Amnesty International has uncovered a targeted digital attack campaign against a human rights defender in Togo. Their investigation found that spyware-loaded emails and fake apps could access device’s camera and microphone, steal files, and read messages. https://t.co/UvYge5qAnn
— The Tor Project (@torproject) October 12, 2021
Expression
Journalists, activists potentially targeted with spyware
An investigation in July 2021 into a massive leak of 50,000 phone numbers and potential surveillance targets revealed more than 300 Togolese numbers and potential targets, including journalists, HRDs and members of the political opposition. Among those potential targets figure HRD David Ekoué Dosseh of social movement Togo Debout, investigative journalist Carlos Ketohou, who was detained for four days in December 2020-January 2021, editor of media outlet l'Alternative Ferdinand Ayité, who was together with his outlet sentenced to pay a fine and damages for defamation over a embezzlement story in November 2020, and freelance journalist Luc Abaki.
The Committee to Protect Journalists (CPJ), who spoke to the three above mentioned journalists, highlighted the mental health impact of the surveillance. Ferdinand Ayité told CPJ:
“There is a huge psychological impact of knowing that someone in this country is taking control of your phone, violating your privacy. I will be even more careful and vigilant; you never know where the fatal blow will come from. I am a journalist on borrowed time.”
The Pegasus Project is a collaboration of more than 80 journalists from 17 media outlets in 10 countries, coordinated by Forbidden Stories with technical support by Amnesty International (AI). The latter conducted forensic tests on mobile phones to identify traces of Pegasus, spyware developed by the Israeli company NSO Group.
More recently, in October 2021, AI revealed that a HRD in Togo, who wishes to remain anonymous for security reasons, was targeted by spyware by the Donot Team hacker group. The HRD experienced repeated attacks over WhatsApp and email in an attempt to trick the activist into installing a malicious application masqueraded as a secure chat application, which was a piece of Android spyware designed to extract information stored on the activist's phone and would have allowed the perpetrators to access the phone's camera and microphone.
As reported previously on the Monitor, an investigation by the newspapers The Guardian and Le Monde in 2020 had already revealed that the phones of at least six Togolese government critics were targeted by the spyware Pegasus. Those targeted include opposition members and members of the clergy: the Catholic Bishop Benoît Alowonou, the priest Pierre Chanel Affognon and opposition affiliates Raymond Houndjo and Elliott Ohin.
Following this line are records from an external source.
[config.mk]
export PLATFORM = sky130hd
export DESIGN_NAME = apuf_eval_ctrl
export DESIGN_NICKNAME = d
export VERILOG_FILES = /design/src/rtl/apuf_eval_ctrl.sv
export SDC_FILE = /design/constraint.sdc
export NUM_CORES = 1
export LEC_CHECK = 0
export ABC_AREA = 1
export BUFFER_PORTS_ARGS = -buffer_cell sky130_fd_sc_hd__buf_2
export CAP_MARGIN = 15
export CORE_ASPECT_RATIO = 1.25
export CORE_UTILIZATION = 50
export CTS_CLUSTER_SIZE = 40
export DETAILED_ROUTE_END_ITERATION = 10
export GPL_TIMING_DRIVEN = 0
export PLACE_DENSITY = 0.83
export SLEW_MARGIN = 20
export SYNTH_ARGS = -nofsm -noshare
export SYNTH_HDL_FRONTEND = slang
export SYNTH_SLANG_ARGS = --single-unit
[constraint.sdc]
create_clock -name clk -period 1.8 [get_ports clk]
set_input_delay 0.09 -clock clk [delete_from_list [all_inputs] [get_ports clk]]
set_output_delay 0.09 -clock clk [all_outputs]
set_load 0.01 [all_outputs]
## src/rtl/keccak_msg_tx_pkg.sv

```systemverilog
// Shared widths, encodings and helpers for the keccak message transmitter.
package keccak_msg_tx_pkg;
  localparam int BW_DATA  = 64;
  localparam int BW_IBLEN = 11;
  localparam int BW_OBLEN = 10;
  localparam int BW_ADDR  = 8;
  localparam int BW_NW    = BW_ADDR + 1;  // NW can reach 256

  typedef enum logic [1:0] {
    MODE_SHA3_256 = 2'd0,
    MODE_SHA3_512 = 2'd1,
    MODE_SHAKE128 = 2'd2,
    MODE_SHAKE256 = 2'd3
  } kmode_e;

  typedef enum logic [2:0] {
    S_IDLE, S_CHECK, S_STREAM, S_WAIT_HI, S_WAIT_LO, S_FIN
  } tx_state_e;

  function automatic logic [BW_NW-1:0] nw_f(input logic [BW_IBLEN-1:0] len);
    logic [BW_IBLEN:0] t;
    t = {1'b0, len} + (BW_IBLEN+1)'(7);
    return t[BW_IBLEN:3];
  endfunction

  // Keeps the top rem bytes of a left-aligned partial word; rem==0 means full word.
  function automatic logic [BW_DATA-1:0] tail_mask_f(input logic [2:0] rem);
    if (rem == 3'd0) return '1;
    return ~({BW_DATA{1'b1}} >> {rem, 3'b000});
  endfunction
endpackage

```

## src/rtl/keccak_msg_tx_if.sv

```systemverilog
// Absorb-side bus between the message transmitter (master) and keccak (slave).
interface keccak_msg_tx_if;
  import keccak_msg_tx_pkg::*;
  logic [1:0]          o_mode;
  logic [BW_DATA-1:0]  o_ibytes;
  logic                o_ibytes_valid;
  logic [BW_IBLEN-1:0] o_ibytes_len;
  logic [BW_OBLEN-1:0] o_obytes_len;
  logic                i_ibytes_ready;
  logic                i_obytes_valid;

  modport master (
    output o_mode, o_ibytes, o_ibytes_valid, o_ibytes_len, o_obytes_len,
    input  i_ibytes_ready, i_obytes_valid
  );
  modport slave (
    input  o_mode, o_ibytes, o_ibytes_valid, o_ibytes_len, o_obytes_len,
    output i_ibytes_ready, i_obytes_valid
  );
endinterface

```

## src/rtl/keccak_msg_skid.sv

```systemverilog
// 2-entry skid buffer fed by a 1-cycle-latency memory; tracks the in-flight read as a credit.
module keccak_msg_skid
  import keccak_msg_tx_pkg::*;
#(
  parameter int BW = BW_DATA
) (
  input  logic          i_clk,
  input  logic          i_rstn,
  input  logic          issue_i,
  input  logic [BW-1:0] wr_data_i,
  output logic          rd_valid_o,
  output logic [BW-1:0] rd_data_o,
  input  logic          rd_ready_i,
  output logic          room_o
);
  logic          pend_q;
  logic [1:0]    cnt_q, cnt_d;
  logic [BW-1:0] buf0_q, buf1_q;
  logic          xfer, pop, push;

  // Arriving data bypasses straight to the output when the buffer is empty.
  always_comb begin
    rd_valid_o = (cnt_q != 2'd0) || pend_q;
    rd_data_o  = (cnt_q != 2'd0) ? buf0_q : (pend_q ? wr_data_i : '0);
    xfer       = rd_valid_o && rd_ready_i;
    pop        = xfer && (cnt_q != 2'd0);
    push       = pend_q && !(xfer && (cnt_q == 2'd0));
    cnt_d      = cnt_q + {1'b0, push} - {1'b0, pop};
    room_o     = (({1'b0, cnt_q} + {2'b0, pend_q}) - {2'b0, xfer}) < 3'd2;
  end

  always_ff @(posedge i_clk or negedge i_rstn) begin
    if (!i_rstn) begin
      pend_q <= 1'b0;
      cnt_q  <= 2'd0;
      buf0_q <= '0;
      buf1_q <= '0;
    end else begin
      pend_q <= issue_i;
      cnt_q  <= cnt_d;
      if (pop) begin
        buf0_q <= (cnt_q == 2'd2) ? buf1_q : wr_data_i;
      end else if (push) begin
        if (cnt_q == 2'd0) buf0_q <= wr_data_i;
        else               buf1_q <= wr_data_i;
      end
    end
  end
endmodule

```

## src/rtl/keccak_msg_tx.sv

```systemverilog
// Reads a message from word memory, streams it into keccak, then waits out the squeeze.
module keccak_msg_tx
  import keccak_msg_tx_pkg::*;
(
  input  logic                i_clk,
  input  logic                i_rstn,
  input  logic                i_start,
  input  logic [1:0]          i_mode,
  input  logic [BW_IBLEN-1:0] i_ibytes_len,
  input  logic [BW_OBLEN-1:0] i_obytes_len,
  output logic                o_busy,
  output logic                o_done,
  output logic                o_err,
  output logic                o_mem_ren,
  output logic [BW_ADDR-1:0]  o_mem_addr,
  input  logic [BW_DATA-1:0]  i_mem_rdata,
  keccak_msg_tx_if.master     kif
);
  tx_state_e           state_q, state_d;
  logic [1:0]          mode_q, mode_d;
  logic [BW_IBLEN-1:0] ilen_q, ilen_d;
  logic [BW_OBLEN-1:0] olen_q, olen_d;
  logic [BW_NW-1:0]    nw_q, nw_d, rd_cnt_q, rd_cnt_d, tx_cnt_q, tx_cnt_d;
  logic                err_q, err_d, last_q, last_d;
  logic                room, xfer, sk_valid;
  logic [BW_DATA-1:0]  sk_data, wr_data;

  assign wr_data = last_q ? (i_mem_rdata & tail_mask_f(ilen_q[2:0])) : i_mem_rdata;

  keccak_msg_skid #(.BW(BW_DATA)) u_skid (
    .i_clk      (i_clk),
    .i_rstn     (i_rstn),
    .issue_i    (o_mem_ren),
    .wr_data_i  (wr_data),
    .rd_valid_o (sk_valid),
    .rd_data_o  (sk_data),
    .rd_ready_i (kif.i_ibytes_ready),
    .room_o     (room)
  );

  assign kif.o_ibytes_valid = sk_valid;
  assign kif.o_ibytes       = sk_data;
  assign kif.o_mode         = mode_q;
  assign kif.o_ibytes_len   = ilen_q;
  assign kif.o_obytes_len   = olen_q;
  assign o_mem_addr         = rd_cnt_q[BW_ADDR-1:0];
  assign o_err              = o_done && err_q;
  assign xfer               = sk_valid && kif.i_ibytes_ready;

  always_comb begin
    state_d   = state_q;
    mode_d    = mode_q;
    ilen_d    = ilen_q;
    olen_d    = olen_q;
    nw_d      = nw_q;
    rd_cnt_d  = rd_cnt_q;
    tx_cnt_d  = tx_cnt_q;
    err_d     = err_q;
    o_busy    = 1'b0;
    o_done    = 1'b0;
    o_mem_ren = 1'b0;
    unique case (state_q)
      S_IDLE: if (i_start) begin
        mode_d   = i_mode;
        ilen_d   = i_ibytes_len;
        olen_d   = i_obytes_len;
        nw_d     = nw_f(i_ibytes_len);
        rd_cnt_d = '0;
        tx_cnt_d = '0;
        err_d    = 1'b0;
        state_d  = S_CHECK;
      end
      S_CHECK: begin
        o_busy    = 1'b1;
        o_mem_ren = (rd_cnt_q < nw_q) && room;
        if (nw_q == '0) begin
          err_d   = 1'b1;
          state_d = S_FIN;
        end else begin
          state_d = S_STREAM;
        end
      end
      S_STREAM: begin
        o_busy    = 1'b1;
        o_mem_ren = (rd_cnt_q < nw_q) && room;
        if (xfer) begin
          tx_cnt_d = tx_cnt_q + 1'b1;
          if (tx_cnt_q == nw_q - 1'b1) state_d = S_WAIT_HI;
        end
      end
      S_WAIT_HI: begin
        o_busy = 1'b1;
        if (kif.i_obytes_valid) state_d = S_WAIT_LO;
      end
      S_WAIT_LO: begin
        o_busy = 1'b1;
        if (!kif.i_obytes_valid) state_d = S_FIN;
      end
      S_FIN: begin
        o_done  = 1'b1;
        state_d = S_IDLE;
      end
      default: state_d = S_IDLE;
    endcase
    if (o_mem_ren) rd_cnt_d = rd_cnt_q + 1'b1;
    last_d = o_mem_ren && (rd_cnt_q == nw_q - 1'b1);
  end

  always_ff @(posedge i_clk or negedge i_rstn) begin
    if (!i_rstn) begin
      state_q  <= S_IDLE;
      mode_q   <= '0;
      ilen_q   <= '0;
      olen_q   <= '0;
      nw_q     <= '0;
      rd_cnt_q <= '0;
      tx_cnt_q <= '0;
      err_q    <= 1'b0;
      last_q   <= 1'b0;
    end else begin
      state_q  <= state_d;
      mode_q   <= mode_d;
      ilen_q   <= ilen_d;
      olen_q   <= olen_d;
      nw_q     <= nw_d;
      rd_cnt_q <= rd_cnt_d;
      tx_cnt_q <= tx_cnt_d;
      err_q    <= err_d;
      last_q   <= last_d;
    end
  end
endmodule

```

## src/flat_wrapper.sv

```systemverilog
// flat-port wrapper written by rule: the top's interface ports become plain ports
module keccak_msg_tx_flat import keccak_msg_tx_pkg::*;
  (i_clk, i_rstn, i_start, i_mode, i_ibytes_len, i_obytes_len, o_busy, o_done, o_err, o_mem_ren, o_mem_addr, i_mem_rdata, kif_o_mode, kif_o_ibytes, kif_o_ibytes_valid, kif_o_ibytes_len, kif_o_obytes_len, kif_i_ibytes_ready, kif_i_obytes_valid);
  keccak_msg_tx_if kif_i ();
  input  logic i_clk;
  input  logic i_rstn;
  input  logic i_start;
  input  logic [1:0] i_mode;
  input  logic [BW_IBLEN-1:0] i_ibytes_len;
  input  logic [BW_OBLEN-1:0] i_obytes_len;
  output logic o_busy;
  output logic o_done;
  output logic o_err;
  output logic o_mem_ren;
  output logic [BW_ADDR-1:0] o_mem_addr;
  input  logic [BW_DATA-1:0] i_mem_rdata;
  output wire logic [$bits(kif_i.o_mode)-1:0] kif_o_mode;
  output wire logic [$bits(kif_i.o_ibytes)-1:0] kif_o_ibytes;
  output wire logic [$bits(kif_i.o_ibytes_valid)-1:0] kif_o_ibytes_valid;
  output wire logic [$bits(kif_i.o_ibytes_len)-1:0] kif_o_ibytes_len;
  output wire logic [$bits(kif_i.o_obytes_len)-1:0] kif_o_obytes_len;
  input wire logic [$bits(kif_i.i_ibytes_ready)-1:0] kif_i_ibytes_ready;
  input wire logic [$bits(kif_i.i_obytes_valid)-1:0] kif_i_obytes_valid;
  assign kif_o_mode = kif_i.o_mode;
  assign kif_o_ibytes = kif_i.o_ibytes;
  assign kif_o_ibytes_valid = kif_i.o_ibytes_valid;
  assign kif_o_ibytes_len = kif_i.o_ibytes_len;
  assign kif_o_obytes_len = kif_i.o_obytes_len;
  assign kif_i.i_ibytes_ready = kif_i_ibytes_ready;
  assign kif_i.i_obytes_valid = kif_i_obytes_valid;
  keccak_msg_tx u_core (.i_clk(i_clk), .i_rstn(i_rstn), .i_start(i_start), .i_mode(i_mode), .i_ibytes_len(i_ibytes_len), .i_obytes_len(i_obytes_len), .o_busy(o_busy), .o_done(o_done), .o_err(o_err), .o_mem_ren(o_mem_ren), .o_mem_addr(o_mem_addr), .i_mem_rdata(i_mem_rdata), .kif(kif_i));
endmodule
```
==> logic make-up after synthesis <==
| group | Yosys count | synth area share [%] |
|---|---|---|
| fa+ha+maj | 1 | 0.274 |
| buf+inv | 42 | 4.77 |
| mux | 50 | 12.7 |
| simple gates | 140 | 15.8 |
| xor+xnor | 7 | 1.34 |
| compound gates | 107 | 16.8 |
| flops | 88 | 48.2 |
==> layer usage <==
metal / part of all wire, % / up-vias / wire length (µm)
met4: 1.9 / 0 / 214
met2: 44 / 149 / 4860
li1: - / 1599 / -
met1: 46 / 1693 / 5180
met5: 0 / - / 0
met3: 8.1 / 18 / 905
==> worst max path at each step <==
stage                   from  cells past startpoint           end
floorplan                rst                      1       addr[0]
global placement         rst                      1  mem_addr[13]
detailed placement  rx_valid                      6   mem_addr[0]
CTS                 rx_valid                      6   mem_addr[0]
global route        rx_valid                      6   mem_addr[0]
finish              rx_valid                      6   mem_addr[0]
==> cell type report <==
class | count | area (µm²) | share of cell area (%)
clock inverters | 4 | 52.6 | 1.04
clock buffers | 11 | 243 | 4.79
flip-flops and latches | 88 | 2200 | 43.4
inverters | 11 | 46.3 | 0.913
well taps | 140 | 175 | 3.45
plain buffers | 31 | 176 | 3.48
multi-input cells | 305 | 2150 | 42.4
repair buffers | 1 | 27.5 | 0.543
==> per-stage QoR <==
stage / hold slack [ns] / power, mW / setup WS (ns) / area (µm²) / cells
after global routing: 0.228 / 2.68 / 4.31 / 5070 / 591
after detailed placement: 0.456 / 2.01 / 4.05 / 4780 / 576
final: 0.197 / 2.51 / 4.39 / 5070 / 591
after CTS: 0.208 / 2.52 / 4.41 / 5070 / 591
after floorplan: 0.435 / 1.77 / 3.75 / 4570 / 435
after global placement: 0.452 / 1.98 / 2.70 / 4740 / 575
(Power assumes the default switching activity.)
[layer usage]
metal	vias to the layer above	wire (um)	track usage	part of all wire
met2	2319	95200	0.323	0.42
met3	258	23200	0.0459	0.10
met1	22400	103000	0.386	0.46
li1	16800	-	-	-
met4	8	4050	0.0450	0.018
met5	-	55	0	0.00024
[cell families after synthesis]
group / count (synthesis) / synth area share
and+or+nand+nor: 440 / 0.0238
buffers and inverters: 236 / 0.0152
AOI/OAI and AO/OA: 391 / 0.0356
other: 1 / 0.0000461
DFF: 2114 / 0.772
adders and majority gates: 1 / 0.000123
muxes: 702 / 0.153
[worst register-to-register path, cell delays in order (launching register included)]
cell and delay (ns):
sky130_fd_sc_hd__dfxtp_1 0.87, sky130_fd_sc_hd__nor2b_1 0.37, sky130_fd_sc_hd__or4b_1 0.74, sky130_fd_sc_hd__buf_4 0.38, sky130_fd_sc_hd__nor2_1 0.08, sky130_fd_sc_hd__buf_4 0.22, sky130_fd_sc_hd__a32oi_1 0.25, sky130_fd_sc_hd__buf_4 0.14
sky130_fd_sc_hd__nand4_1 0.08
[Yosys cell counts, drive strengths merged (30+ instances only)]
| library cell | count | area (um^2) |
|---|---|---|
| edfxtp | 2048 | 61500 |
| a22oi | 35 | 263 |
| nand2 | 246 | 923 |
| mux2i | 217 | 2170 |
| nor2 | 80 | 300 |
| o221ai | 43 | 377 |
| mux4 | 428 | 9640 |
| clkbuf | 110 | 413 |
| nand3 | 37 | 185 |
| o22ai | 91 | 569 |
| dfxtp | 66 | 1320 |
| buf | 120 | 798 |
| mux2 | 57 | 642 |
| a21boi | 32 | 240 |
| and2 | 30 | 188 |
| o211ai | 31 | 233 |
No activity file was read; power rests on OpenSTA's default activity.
### src/rtl/edge_event_capture.sv
// edge_event_capture
//   Multi-channel edge detector. Each channel runs its raw input through a
//   persistence (glitch) filter and then detects rising and falling edges of
//   the filtered level, as selected by a runtime mode. For each channel it
//   provides a one-cycle pulse, the polarity of the last pulse, a sticky flag
//   and a saturating event counter. A lowest-index encoder summarises the
//   pulses of all channels.
//
// Parameters
//   N        number of channels (>=1)
//   FILT_LEN clock edges a changed input must persist before filt flips (>=1)
//   CW       per-channel event counter width (>=1)
//   INIT     reset value of the filtered level, applied to every channel (0/1)
//
// Ports
//   clk        clock, all state updates on posedge
//   rst        synchronous active-high reset
//   in         [N]    raw channel inputs, already synchronous to clk
//   mode       [2N]   per channel {fall_en, rise_en}: 00 off, 01 rise, 10 fall, 11 both
//   clr        [N]    per-channel clear of sticky and cnt
//   filt       [N]    filtered level
//   pulse      [N]    one-cycle event strobe
//   pulse_dir  [N]    polarity of the most recent pulse (1 rising, 0 falling)
//   sticky     [N]    set by pulse, cleared by clr
//   cnt        [N*CW] saturating event counters, channel i at [i*CW +: CW]
//   evt_valid         OR of pulse
//   evt_idx    [IW]   lowest index with pulse set, 0 when evt_valid is 0
module edge_event_capture #(
  parameter int N        = 4,
  parameter int FILT_LEN = 1,
  parameter int CW       = 8,
  parameter int INIT     = 0,
  localparam int IW      = (N > 1) ? $clog2(N) : 1
) (
  input  logic            clk,
  input  logic            rst,
  input  logic [N-1:0]    in,
  input  logic [2*N-1:0]  mode,
  input  logic [N-1:0]    clr,
  output logic [N-1:0]    filt,
  output logic [N-1:0]    pulse,
  output logic [N-1:0]    pulse_dir,
  output logic [N-1:0]    sticky,
  output logic [N*CW-1:0] cnt,
  output logic            evt_valid,
  output logic [IW-1:0]   evt_idx
);

  localparam int RW = $clog2(FILT_LEN + 1);
  localparam logic INIT_LVL = (INIT != 0);

  genvar gi;
  generate
    for (gi = 0; gi < N; gi = gi + 1) begin : g_chan
      logic [RW-1:0] run_reg;
      logic          filt_reg;
      logic          pulse_reg;
      logic          dir_reg;
      logic          sticky_reg;
      logic [CW-1:0] cnt_reg;

      logic mismatch;
      logic flip;
      logic rise;
      logic fall;
      logic evt;

      // The filtered level flips on the edge where the run of mismatching
      // samples would reach FILT_LEN; with FILT_LEN=1 that is every mismatch.
      assign mismatch = (in[gi] != filt_reg);
      assign flip     = mismatch && (run_reg == RW'(FILT_LEN - 1));
      assign rise     = flip && in[gi];
      assign fall     = flip && !in[gi];
      // Mode is sampled on the flip edge itself; a disabled flip is dropped.
      assign evt      = (rise && mode[2*gi]) || (fall && mode[2*gi+1]);

      always_ff @(posedge clk) begin
        if (rst) begin
          run_reg    <= '0;
          filt_reg   <= INIT_LVL;
          pulse_reg  <= 1'b0;
          dir_reg    <= 1'b0;
          sticky_reg <= 1'b0;
          cnt_reg    <= '0;
        end else begin
          if (!mismatch || flip) begin
            run_reg <= '0;
          end else begin
            run_reg <= run_reg + RW'(1);
          end

          if (flip) begin
            filt_reg <= in[gi];
          end

          // Registered together with filt so the pulse lines up with the
          // first cycle the new level is visible.
          pulse_reg <= evt;

          if (evt) begin
            dir_reg <= rise;
          end

          // An event on the same edge as clr counts from a cleared state.
          if (evt) begin
            sticky_reg <= 1'b1;
            if (clr[gi]) begin
              cnt_reg <= CW'(1);
            end else if (cnt_reg != {CW{1'b1}}) begin
              cnt_reg <= cnt_reg + CW'(1);
            end
          end else if (clr[gi]) begin
            sticky_reg <= 1'b0;
            cnt_reg    <= '0;
          end
        end
      end

      assign filt[gi]            = filt_reg;
      assign pulse[gi]           = pulse_reg;
      assign pulse_dir[gi]       = dir_reg;
      assign sticky[gi]          = sticky_reg;
      assign cnt[gi*CW +: CW]    = cnt_reg;
    end
  endgenerate

  // Priority encoder: scanning from the top down leaves the lowest set index.
  always_comb begin
    evt_valid = |pulse;
    evt_idx   = '0;
    for (int i = N - 1; i >= 0; i--) begin
      if (pulse[i]) begin
        evt_idx = IW'(i);
      end
    end
  end

endmodule
===== src/rtl/parity_frame_rx.sv =====
// Serial frame receiver for the 3-bit parity link: reassembles
// start/data/parity/stop frames from qualified line bits, checks parity
// and stop bit, and hands completed words out on a valid/ready register.
module parity_frame_rx #(
  parameter int DATA_W     = 3,
  parameter bit ODD_PARITY = 1'b0
) (
  input  logic              clk_i,
  input  logic              rst_ni,
  input  logic              bit_i,
  input  logic              bit_valid_i,
  output logic [DATA_W-1:0] data_o,
  output logic              valid_o,
  input  logic              ready_i,
  output logic              parity_err_o,
  output logic              frame_err_o,
  output logic              overrun_o
);

  localparam int CNT_W = (DATA_W > 1) ? $clog2(DATA_W) : 1;
  localparam logic [CNT_W-1:0] LAST_IDX = CNT_W'(DATA_W - 1);

  typedef enum logic [1:0] {
    IDLE,
    DATA,
    PARITY,
    STOP
  } state_t;

  state_t            state;
  state_t            state_next;
  logic [CNT_W-1:0]  bit_cnt;
  logic [DATA_W-1:0] shadow;
  logic              parity_bit;
  logic              start_seen;
  logic              shift_en;
  logic              parity_en;
  logic              frame_ok;
  logic              frame_bad;
  logic              accept;
  logic              load;
  logic              parity_mismatch;

  // The held word leaves when the consumer takes it; a finished frame may
  // refill the register in that same cycle, otherwise it is an overrun.
  assign accept          = valid_o && ready_i;
  assign load            = frame_ok && (!valid_o || accept);
  assign parity_mismatch = parity_bit != ((^shadow) ^ ODD_PARITY);

  // Frame state register; unqualified cycles leave it untouched via state_next.
  always_ff @(posedge clk_i) begin
    if (!rst_ni) begin
      state <= IDLE;
    end else begin
      state <= state_next;
    end
  end

  // Next-state decode plus the per-bit strobes for the datapath below.
  always_comb begin
    state_next = state;
    start_seen = 1'b0;
    shift_en   = 1'b0;
    parity_en  = 1'b0;
    frame_ok   = 1'b0;
    frame_bad  = 1'b0;
    if (bit_valid_i) begin
      case (state)
        IDLE: begin
          if (!bit_i) begin
            start_seen = 1'b1;
            state_next = DATA;
          end
        end
        DATA: begin
          shift_en = 1'b1;
          if (bit_cnt == LAST_IDX) begin
            state_next = PARITY;
          end
        end
        PARITY: begin
          parity_en  = 1'b1;
          state_next = STOP;
        end
        STOP: begin
          frame_ok   = bit_i;
          frame_bad  = !bit_i;
          state_next = IDLE;
        end
        default: state_next = IDLE;
      endcase
    end
  end

  // Shadow word and parity capture, kept apart from data_o so reception
  // can run while the previous word is still waiting to be taken.
  always_ff @(posedge clk_i) begin
    if (!rst_ni) begin
      bit_cnt    <= '0;
      shadow     <= '0;
      parity_bit <= 1'b0;
    end else begin
      if (start_seen) begin
        bit_cnt <= '0;
      end
      if (shift_en) begin
        shadow[bit_cnt] <= bit_i;
        bit_cnt         <= bit_cnt + CNT_W'(1);
      end
      if (parity_en) begin
        parity_bit <= bit_i;
      end
    end
  end

  // Output register and one-cycle error pulses, all updated on the edge
  // that samples the stop bit.
  always_ff @(posedge clk_i) begin
    if (!rst_ni) begin
      data_o       <= '0;
      valid_o      <= 1'b0;
      parity_err_o <= 1'b0;
      frame_err_o  <= 1'b0;
      overrun_o    <= 1'b0;
    end else begin
      frame_err_o <= frame_bad;
      overrun_o   <= frame_ok && !load;
      if (load) begin
        data_o       <= shadow;
        parity_err_o <= parity_mismatch;
        valid_o      <= 1'b1;
      end else if (accept) begin
        valid_o <= 1'b0;
      end
    end
  end

endmodule
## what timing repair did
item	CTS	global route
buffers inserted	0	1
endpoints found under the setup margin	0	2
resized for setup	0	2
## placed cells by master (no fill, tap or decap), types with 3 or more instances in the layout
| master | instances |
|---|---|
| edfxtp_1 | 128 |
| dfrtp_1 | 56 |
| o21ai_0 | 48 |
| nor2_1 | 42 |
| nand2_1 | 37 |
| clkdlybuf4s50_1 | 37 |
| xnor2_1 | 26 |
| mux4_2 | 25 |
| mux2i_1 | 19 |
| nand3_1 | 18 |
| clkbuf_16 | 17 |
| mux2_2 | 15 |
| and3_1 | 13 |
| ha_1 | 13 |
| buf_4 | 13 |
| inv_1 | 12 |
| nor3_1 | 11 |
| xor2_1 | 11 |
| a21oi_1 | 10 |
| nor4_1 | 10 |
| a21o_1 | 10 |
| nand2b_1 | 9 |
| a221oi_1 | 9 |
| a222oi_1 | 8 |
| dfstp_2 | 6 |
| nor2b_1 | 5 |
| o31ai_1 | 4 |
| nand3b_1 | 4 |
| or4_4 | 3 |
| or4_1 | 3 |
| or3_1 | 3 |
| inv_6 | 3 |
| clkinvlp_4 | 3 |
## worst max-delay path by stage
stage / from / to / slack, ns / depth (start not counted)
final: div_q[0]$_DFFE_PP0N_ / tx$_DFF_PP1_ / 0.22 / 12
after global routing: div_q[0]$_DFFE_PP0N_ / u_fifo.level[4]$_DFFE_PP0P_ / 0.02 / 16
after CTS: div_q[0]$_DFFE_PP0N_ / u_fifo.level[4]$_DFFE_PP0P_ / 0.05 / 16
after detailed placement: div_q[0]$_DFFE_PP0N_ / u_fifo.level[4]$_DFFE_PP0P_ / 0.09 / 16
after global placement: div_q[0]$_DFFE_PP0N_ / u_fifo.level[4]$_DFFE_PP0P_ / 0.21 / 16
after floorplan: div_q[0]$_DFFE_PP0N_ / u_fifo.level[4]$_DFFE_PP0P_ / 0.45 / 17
Togo: le journal «The Guardian» suspendu pour quatre mois https://t.co/CpYbXTnhnL pic.twitter.com/yqWe82pNNl
— RFI Afrique (@RFIAfrique) October 13, 2021
Media outlet suspended for four months
On 11th October 2021, Togo's national media regulator Haute autorité de l’audiovisuel et de la communication (HAAC) suspended Togolese media outlet The Guardian for a period of four months, and suspended the press card of the outlet's editor, Ambroise Yawo Kpondjo. The latter did not attend to a summons by the HAAC over articles alleging cases of COVID-19 vaccinations of underage students, which contains false information, according to HAAC. The journalist could not enter the premises of HAAC because he does not have a COVID-19 health pass nor has the means to pay for a PCR test.
The Patronat de la presse togolaise (PPT; Togolese Press Employers) denounced the decision and called it a "an unfair decision taken with such lightness in a country where no law has, for the moment, made vaccination compulsory".
Numerous media outlets have been suspended by HAAC in the past few years, including the bi-monthly L'Alternative in February 2021 for a period of four months on accusations of publishing false information following a complaint by the Minister of Town Planning, Housing and Land Reform. In January 2021, the HAAC ordered the newspaper l’Indépendant Express to cease all operations - online and print - and requested the Court of First Instance of Lomé to withdraw the newspaper's operating licence.